É assim que eu enxergo a situação atual no Brasil, não só como resultado da pandemia. A pandemia, claro, atrasou e piorou várias coisas, mas o contingenciamento de recursos já vinha acontecendo antes da pandemia. É um cenário que já vinha se formando: a destruição de tudo que envolve preservação, ciência e educação em níveis de graduação e pós-graduação. É realmente muito complicado.

Agência Museu Goeldi - Como você avalia a importância da mastozoologia para a região amazônica neste momento de altas anuais consecutivas de desmatamento e queimadas?

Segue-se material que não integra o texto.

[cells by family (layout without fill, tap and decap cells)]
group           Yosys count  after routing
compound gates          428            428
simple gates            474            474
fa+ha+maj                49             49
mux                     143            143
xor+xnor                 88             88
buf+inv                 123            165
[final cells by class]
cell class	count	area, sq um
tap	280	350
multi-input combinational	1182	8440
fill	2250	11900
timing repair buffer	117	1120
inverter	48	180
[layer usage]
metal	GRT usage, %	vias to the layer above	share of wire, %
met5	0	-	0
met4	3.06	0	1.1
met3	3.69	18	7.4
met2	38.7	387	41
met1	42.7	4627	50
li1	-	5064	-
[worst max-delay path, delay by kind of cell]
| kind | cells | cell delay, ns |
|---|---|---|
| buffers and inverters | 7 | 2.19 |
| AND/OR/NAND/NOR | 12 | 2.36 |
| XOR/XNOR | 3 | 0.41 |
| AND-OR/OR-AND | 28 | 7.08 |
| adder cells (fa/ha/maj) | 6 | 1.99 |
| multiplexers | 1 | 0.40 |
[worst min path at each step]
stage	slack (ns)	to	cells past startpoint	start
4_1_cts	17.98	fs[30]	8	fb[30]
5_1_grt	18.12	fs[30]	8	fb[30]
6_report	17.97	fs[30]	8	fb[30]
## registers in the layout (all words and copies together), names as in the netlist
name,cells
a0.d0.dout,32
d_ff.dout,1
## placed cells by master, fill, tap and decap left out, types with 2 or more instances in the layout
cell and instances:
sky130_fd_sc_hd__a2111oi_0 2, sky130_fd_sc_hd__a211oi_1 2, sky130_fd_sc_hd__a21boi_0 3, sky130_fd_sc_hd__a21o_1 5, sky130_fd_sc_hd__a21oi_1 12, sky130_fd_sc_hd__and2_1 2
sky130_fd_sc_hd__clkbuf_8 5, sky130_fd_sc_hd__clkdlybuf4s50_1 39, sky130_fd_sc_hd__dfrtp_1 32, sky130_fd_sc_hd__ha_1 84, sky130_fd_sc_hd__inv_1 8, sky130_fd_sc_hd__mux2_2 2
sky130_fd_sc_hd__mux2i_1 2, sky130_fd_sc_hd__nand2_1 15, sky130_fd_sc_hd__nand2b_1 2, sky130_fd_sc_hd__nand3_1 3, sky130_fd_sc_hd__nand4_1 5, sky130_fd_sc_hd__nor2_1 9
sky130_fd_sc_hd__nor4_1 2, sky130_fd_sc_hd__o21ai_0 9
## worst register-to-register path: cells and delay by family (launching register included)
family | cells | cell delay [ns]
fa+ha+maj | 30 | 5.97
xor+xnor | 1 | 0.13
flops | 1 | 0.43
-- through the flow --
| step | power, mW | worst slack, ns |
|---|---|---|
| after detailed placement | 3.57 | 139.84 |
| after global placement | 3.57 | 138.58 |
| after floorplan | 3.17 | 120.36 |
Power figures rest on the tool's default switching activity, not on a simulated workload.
<file path="./config.mk">
export PLATFORM = sky130hd
export DESIGN_NAME = mul
export DESIGN_NICKNAME = mul
export VERILOG_FILES = /design/flow/design.v
export SDC_FILE = /design/flow/constraint.sdc
export NUM_CORES = 4
export LEC_CHECK = 1
export CORE_UTILIZATION = 30
</file>
<file path="./constraint.sdc">
current_design mul

set clk_period 16.9
set clk_io_pct 0.2

create_clock -name clk0 -period $clk_period [get_ports {clock}]

set non_clock_inputs [all_inputs -no_clocks]
set_input_delay [expr $clk_period * $clk_io_pct] -clock clk0 $non_clock_inputs
set_output_delay [expr $clk_period * $clk_io_pct] -clock clk0 [all_outputs]
</file>
<file path="./design.v">
interface IF_SPI(
    input logic clock,
    input logic reset
);
logic sclk;
logic miso;
logic mosi;
logic nss;
modport MASTER (
    input miso,
    output sclk,
    output mosi,
    output nss
);
modport SLAVE (
    input sclk,
    input mosi,
    input nss,
    output miso
);
endinterface
module mul (
    input logic clock,
    input logic reset,
    input  logic nss,
    input  logic sclk,
    input  logic mosi,
    output logic miso
);
    typedef enum logic [2:0] { 
        IDLE     = 3'b001,
        RECEIVE  = 3'b010,
        THINK    = 3'b011,
        WAIT     = 3'b100,
        SEND     = 3'b101
    } alu_state_t;
    alu_state_t state, next_state; 
    logic [2:0]  opcode;
    logic [31:0] opa;
    logic [31:0] opb;
    logic [31:0] res;
    logic [66:0] buffer;
    logic [6:0]  counter;
    always_ff @(posedge clock or negedge reset) begin
        if (!reset) state <= IDLE;
        else        state <= next_state;
    end
    always_ff @(posedge clock or negedge reset) begin
        if (!reset) begin
            next_state <= IDLE;
            counter <= 0;
            miso <= 1'b0;
            buffer <= 0;
            res <= 0;
        end else begin
            unique case (state)
                IDLE: begin
                    counter <= 0;
                    if(~nss) begin
                        next_state <= RECEIVE;
                    end else begin
                        next_state <= IDLE;
                    end
                end
                RECEIVE: begin
                    buffer[66 - counter] <= mosi;
                    counter <= counter + 1;
                    if (counter == 67) begin
                        next_state <= THINK;
                    end else begin
                        next_state <= RECEIVE;
                    end
                end
                THINK: begin
                        opa <= buffer[63:32];
                        opb <= buffer[31:0];
                        res <= opa * opb;
                        counter <= 0;
                        next_state <= WAIT;
                    end
                WAIT: begin
                    if (~nss) begin
                        next_state <= SEND;
                    end else begin
                        next_state <= WAIT;
                    end
                end
                SEND: begin
                    miso <= res[31 - counter];
                    counter <= counter + 1;
                    if (counter == 32) begin
                        next_state <= IDLE;
                    end else begin
                        next_state <= SEND;
                    end
                end
            endcase
        end
    end
endmodule
</file>
<file path="./run.sh">
#!/bin/bash
# OpenROAD 26Q1-2900-gdf79404cd8, Yosys 0.63+post, stock flow scripts
make -C /OpenROAD-flow-scripts/flow DESIGN_CONFIG=/design/flow/config.mk WORK_HOME=/design/flow/orfs finish
</file>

Silvia Pavan - Eu diria que há importância não só da mastozoologia, mas das pesquisas em biodiversidade de forma geral. A ciência como um todo é extremamente importante para tentar ajudar a reverter essa situação. O conhecimento básico da diversidade é importante para a gente definir as melhores formas de tentar preservá-la. A transmissão de informação do cientista e do resultado das pesquisas é extremamente importante para a mobilização em prol dessa preservação, para que cada um começe fazendo a sua parte. A sociedade entender a importância da biodiversidade, ver a nossa biodiversidade como algo bom e fundamental é extremamente importante para que a gente consiga essa adesão. Passar a ideia de que a exploração da forma que tem sido feita não é sustentável, que é uma ameaça a nós mesmos no contexto regional de Amazônia e no contexto global. Os cientistas precisam ser também comunicadores nesse sentido e contribuir para que a população tenha essa consciência, tenha essa compreensão para poder agir de forma mais sustentável.

Agência Museu Goeldi - Se pudesse dar um conselho ou dica a quem está em processo de formação como pesquisador(a), qual seria?

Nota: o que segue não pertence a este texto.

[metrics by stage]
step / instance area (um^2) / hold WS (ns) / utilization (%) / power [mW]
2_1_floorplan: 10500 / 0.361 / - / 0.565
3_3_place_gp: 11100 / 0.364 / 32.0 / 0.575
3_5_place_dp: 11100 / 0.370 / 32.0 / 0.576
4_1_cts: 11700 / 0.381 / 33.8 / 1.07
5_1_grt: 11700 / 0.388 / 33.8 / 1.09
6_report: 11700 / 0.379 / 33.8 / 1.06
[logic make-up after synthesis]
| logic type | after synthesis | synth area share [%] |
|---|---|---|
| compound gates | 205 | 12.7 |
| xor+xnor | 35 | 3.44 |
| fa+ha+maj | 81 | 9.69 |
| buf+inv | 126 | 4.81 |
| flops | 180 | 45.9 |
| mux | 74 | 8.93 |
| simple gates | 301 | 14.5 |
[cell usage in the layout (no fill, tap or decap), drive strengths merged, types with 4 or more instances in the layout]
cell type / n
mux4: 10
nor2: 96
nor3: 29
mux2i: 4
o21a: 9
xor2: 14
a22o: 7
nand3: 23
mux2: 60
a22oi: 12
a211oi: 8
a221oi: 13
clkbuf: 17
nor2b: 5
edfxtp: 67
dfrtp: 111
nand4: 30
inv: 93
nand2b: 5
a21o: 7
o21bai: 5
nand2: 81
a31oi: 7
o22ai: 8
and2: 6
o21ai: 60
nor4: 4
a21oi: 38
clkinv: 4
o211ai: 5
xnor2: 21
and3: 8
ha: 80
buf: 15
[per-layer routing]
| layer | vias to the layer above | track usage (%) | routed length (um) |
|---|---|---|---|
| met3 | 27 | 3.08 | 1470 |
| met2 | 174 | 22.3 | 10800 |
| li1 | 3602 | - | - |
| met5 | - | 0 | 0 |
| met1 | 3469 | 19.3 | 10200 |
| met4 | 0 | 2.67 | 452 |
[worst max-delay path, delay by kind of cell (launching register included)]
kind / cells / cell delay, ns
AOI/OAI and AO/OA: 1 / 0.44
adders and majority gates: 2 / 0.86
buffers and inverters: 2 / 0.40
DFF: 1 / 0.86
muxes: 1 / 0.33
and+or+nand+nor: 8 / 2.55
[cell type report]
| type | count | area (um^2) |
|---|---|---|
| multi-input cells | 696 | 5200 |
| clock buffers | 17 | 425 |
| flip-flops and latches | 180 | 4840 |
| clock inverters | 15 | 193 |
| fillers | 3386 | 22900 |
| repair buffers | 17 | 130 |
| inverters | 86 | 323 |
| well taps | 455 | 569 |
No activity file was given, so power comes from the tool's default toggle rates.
### /design/flow/design.v
interface IF_SPI(
    input logic clock,
    input logic reset
);
logic sclk;
logic miso;
logic mosi;
logic nss;
modport MASTER (
    input miso,
    output sclk,
    output mosi,
    output nss
);
modport SLAVE (
    input sclk,
    input mosi,
    input nss,
    output miso
);
endinterface
module bas (
    input logic clock,
    input logic reset,
    input  logic nss,
    input  logic sclk,
    input  logic mosi,
    output logic miso
);
    typedef enum logic [2:0] { 
        IDLE     = 3'b001,
        RECEIVE  = 3'b010,
        THINK    = 3'b011,
        WAIT     = 3'b100,
        SEND     = 3'b101
    } alu_state_t;
    alu_state_t state, next_state; 
    logic [2:0]  opcode;
    logic [31:0] opa;
    logic [31:0] opb;
    logic [31:0] res;
    logic [66:0] buffer;
    logic [6:0]  counter;
    logic [31:0] shifterRes;
    logic [2:0]  shifterMode;
    shifter #(32) barrel_shifter_inst (
    .sin(1'b0),
    .result(shifter_result),
    .sout(),
    .nbits(opb[4:0]),
    .mode(shifterMode)
);
    always_ff @(posedge clock or negedge reset) begin
        if (!reset) state <= IDLE;
        else        state <= next_state;
    end
    always_ff @(posedge clock or negedge reset) begin
        if (!reset) begin
            next_state <= IDLE;
            counter <= 0;
            miso <= 1'b0;
            buffer <= 0;
            res <= 0;
        end else begin
            unique case (state)
                IDLE: begin
                    counter <= 0;
                    if(~nss) begin
                        next_state <= RECEIVE;
                    end else begin
                        next_state <= IDLE;
                    end
                end
                RECEIVE: begin
                    buffer[66 - counter] <= mosi;
                    counter <= counter + 1;
                    if (counter == 67) begin
                        next_state <= THINK;
                    end else begin
                        next_state <= RECEIVE;
                    end
                end
                THINK: begin
                    opcode <= buffer[66:64];
                    opa    <= buffer[63:32];
                    opb    <= buffer[31:0];
                    case (opcode)
                        3'b100: shifterMode= 3'b000;
                        3'b101: shifterMode= 3'b001;
                        default: shifterMode= 3'b111;
                    endcase
                    res <= shifter_result;
                    counter <= 0;
                    next_state <= WAIT;
                end
                WAIT: begin
                    if (~nss) begin
                        next_state <= SEND;
                    end else begin
                        next_state <= WAIT;
                    end
                end
                SEND: begin
                    miso <= res[31 - counter];
                    counter <= counter + 1;
                    if (counter == 32) begin
                        next_state <= IDLE;
                    end else begin
                        next_state <= SEND;
                    end
                end
            endcase
        end
    end
endmodule
module shifter #(parameter REG_WIDTH=32) (
    input  logic sin,
    input  logic [REG_WIDTH-1:0] op_a,
    output logic [REG_WIDTH-1:0] result,
    output logic sout,
    input  logic [4:0] nbits,
    input  logic [2:0] mode
);
always_comb begin
    result = '0;
    sout = 1'b0;
    unique case (mode)
        3'b000: begin  
            result = op_a << nbits;
            if (nbits > 0 && nbits <= REG_WIDTH)
                sout = op_a[REG_WIDTH - nbits];
            else
                sout = 1'b0;
        end
        3'b001: begin  
            result = op_a >> nbits;
            if (nbits > 0 && nbits <= REG_WIDTH)
                sout = op_a[nbits-1];
            else
                sout = 1'b0;
        end
        3'b010: begin  
            result = $signed(op_a) >>> nbits;
            if (nbits > 0 && nbits <= REG_WIDTH)
                sout = op_a[nbits-1];
            else
                sout = 1'b0;
        end
        default: begin
            result = op_a;
            sout = 1'b0;
        end
    endcase
end
endmodule: shifter
### /design/flow/run.sh
#!/bin/bash
# OpenROAD 26Q1-2900-gdf79404cd8, Yosys 0.63+post, stock flow scripts
make -C /OpenROAD-flow-scripts/flow DESIGN_CONFIG=/design/flow/config.mk WORK_HOME=/design/flow/orfs finish
### /design/flow/config.mk
export PLATFORM = sky130hd
export DESIGN_NAME = bas
export DESIGN_NICKNAME = bas
export VERILOG_FILES = /design/flow/design.v
export SDC_FILE = /design/flow/constraint.sdc
export NUM_CORES = 4
export LEC_CHECK = 1
export CORE_AREA = 10 10 73 73
export DIE_AREA = 0 0 83 83
### /design/flow/constraint.sdc
current_design bas

set clk_period 2.2
set clk_io_pct 0.2

create_clock -name clk0 -period $clk_period [get_ports {clock}]

set non_clock_inputs [all_inputs -no_clocks]
set_input_delay [expr $clk_period * $clk_io_pct] -clock clk0 $non_clock_inputs
set_output_delay [expr $clk_period * $clk_io_pct] -clock clk0 [all_outputs]
==> run notes <==
Reports from this run.

- The post-synthesis share of cell area spent on full adders, half adders and majority gates is 0.0348.
- The number of buffers added for setup after CTS is 0.
- The maximum buffer depth of the clock tree is 2.
- The first-pass GRT wire length is 2230 microns.
- The depth of the worst register-to-register path reads 5.
- The routed length per instance reads 10.6 microns.
- The xor and xnor fraction of the mapped netlist area reads 0.
- The number of max-cap violations is 0.
- The kind of end point of the critical path reads a register.
- The area of the die is 0.00689 sq mm.
- The post-cts gate resize count reads 0.
- The count of buffers from port buffering reads 3.
- The total tool warning count reads 28.
- The final timing summary puts the cycle share of the worst path at 0.686.
- The type of the setup path with the least slack reads reg2reg.
- For the pin with the worst max-slew slack, the measured transition is 0.626 ns.
- The worst slack on hold paths reads 0.386 ns.
- The cell at the root of the clock tree reads sky130_fd_sc_hd__clkbuf_8.
- The count of synthesis-stage warnings from yosys reads 36.
- The number of iterations in the first detailed-routing pass reads 4.
- The combined area of all synthesized cells reads between 700 and 800 sq um.
- Counting the fill cells in the layout gives 411.
- The pin count of the biggest net entering global routing is 15.
- The post-synthesis cell type count reads 33.
- The critical path arrival reads 1.64 ns.
- The number of endpoints failing setup at the final stage reads 0.
- The area share of and-or/or-and cells after synthesis reads 0.238.
- The number of standard cells after synthesis reads 72.
- The total internal power reads 693 uW.
- The number of global-route vias before repair is 497.
- In this run the VDD rail shows a maximum IR drop of 0.373 mV.
- The number of vias per cell after detailed routing reads 4.34.
- The post-synthesis async set-or-reset flop share reads 1.00.
- The setup TNS is 0 ns.
- Per the CTS log, the maximum H-tree level is 1.
- The clock latency reported for the late side of the worst-skew pair is 0.24 ns.
- The worst hold-check path type reads reg2reg.
- The HPWL after detailed placement is slightly below 1000 microns.
- The clock sink count is 14.
- The simple-gate share of the synthesized area reads 0.179.
- The switching power of the nets is around 450 uW.
- The horizontal die dimension is between 80 and 90 microns.
- The hold buffer count at CTS reads 0.
- The sequential cell area fraction in the yosys report is 0.490.
- The post-synthesis chip area from yosys reads 719 sq um.
- The largest combinational cell category by area is AND-OR/OR-AND gates.
- The I/O pin total is 6.
- The most used flip-flop cell is sky130_fd_sc_hd__dfrtp_1.
- The peak fanout along the critical path reads 5.
- The share of total power dissipated in combinational logic is 0.370.
- In the final layout, the share of cells above drive strength 1 is 0.130.
- The number of diodes added for antenna fixing is 0.
- The switching part of the total power is 0.395.
- The initial cell density of the core is 0.192.
- The portion of total power attributed to sequential cells reads 0.447.
- Hold-check failures listed in the final report amount to 0.
- The maximum operating frequency reads 0.663 GHz.
- The TritonCTS clock tree is built.
- The number of cells in Yosys stat reads 72.
- The shortest period the worst path allows reads 1.51 ns.
- The final standard cell utilization of the core reads 0.223.
- TritonCTS created 3 clock buffers.
- The synthesized design contains 0 enable-type register cells.
- The register area is around 350 sq um.
- The power share of the clock group is 0.182.
- The number of DRC violations after detailed routing is 0.
- The headroom to the max-slew limit is 0.582.
- The multiplexer fraction of the synthesized cell area reads 0.
- Total power normalized to cell area comes to between 1000 and 1500 mW/mm^2.
- The area taken by multi-input combinational cells is reported as roughly 330 sq um.
- The standard-cell row count is 22.
- The worst-case clock skew is 0.00442 ns.
- The initial antenna violation count reads 0.
- The die height is 83 microns.
- At the end of routability-driven placement, the weighted congestion stood at 0.799.
- The number of cells on the worst hold path is listed as 0.
- The flow ran to the end, and the final reports show no timing, DRC or antenna violations.
- Dividing the synthesized area by the synthesized cell count gives about 10 sq um.
- STA classifies the critical path startpoint as a register.
- The detailed router placed 542 vias in this run.
- The area overhead of the layout relative to synthesis is 16.2%.
- The finished layout holds 125 standard cells, fillers aside.
- The leakage power reads 0.356 nW.
- The total routing usage reported by global routing is 0.0368.
- Per the post-route antenna check, the number of violating nets is 0.
- Setup repair after global routing left no endpoint under its margin.
- The violation count after the first detailed-route iteration reads 28.
- The core region is 0.00374 sq mm.
- The final count of pins violating max slew is 0.
- The overflow left after global routing reads 0.
- The required time at the worst-slack endpoint reads approximately 2.3 ns.
- The synthesized flop and latch total is 14.
- For reference, the clock transition at the flip-flops on the worst setup and hold paths is around 0.06 ns.
- The total detailed-routing wirelength is 1330 microns.
- The number of placed cells counting well taps is 121.
## final cells by class
cell class / instances / share of cell area
Tap cell: 48 / 0.0719
Sequential cell: 14 / 0.422
Multi-Input combinational cell: 50 / 0.389
Inverter: 6 / 0.0269
Clock buffer: 4 / 0.0539
Timing Repair Buffer: 3 / 0.0359
## stage by stage
stage	power, mW	setup WS, ns	instance area [sq um]
floorplan	0.851	0.838	719
global placement	0.909	0.726	791
detailed placement	0.934	0.727	791
CTS	1.15	0.699	836
global route	1.24	0.583	836
finish	1.15	0.691	836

Silvia Pavan - Essa é a pergunta mais difícil. Eu acho que os cientistas hoje têm que ser mais do que cientistas estritos, mais do que pesquisadores. Eles têm que ser pessoas preocupadas com a disseminação das informações também, têm que ser educadores. Precisamos de pesquisadores engajados em comunicar a ciência e as suas descobertas, em passar a importância e o que é relevante para a sociedade. O cientista hoje tem uma missão multifaces: além de nos dedicarmos à pesquisa, temos que nos preocupar em nos aprimorar em educar pessoas ao nosso redor, e em comunicar os resultados da nossa ciência à sociedade, para que e a sociedade seja sustentável em seu desenvolvimento e haja de forma a manter as nossas riquezas naturais.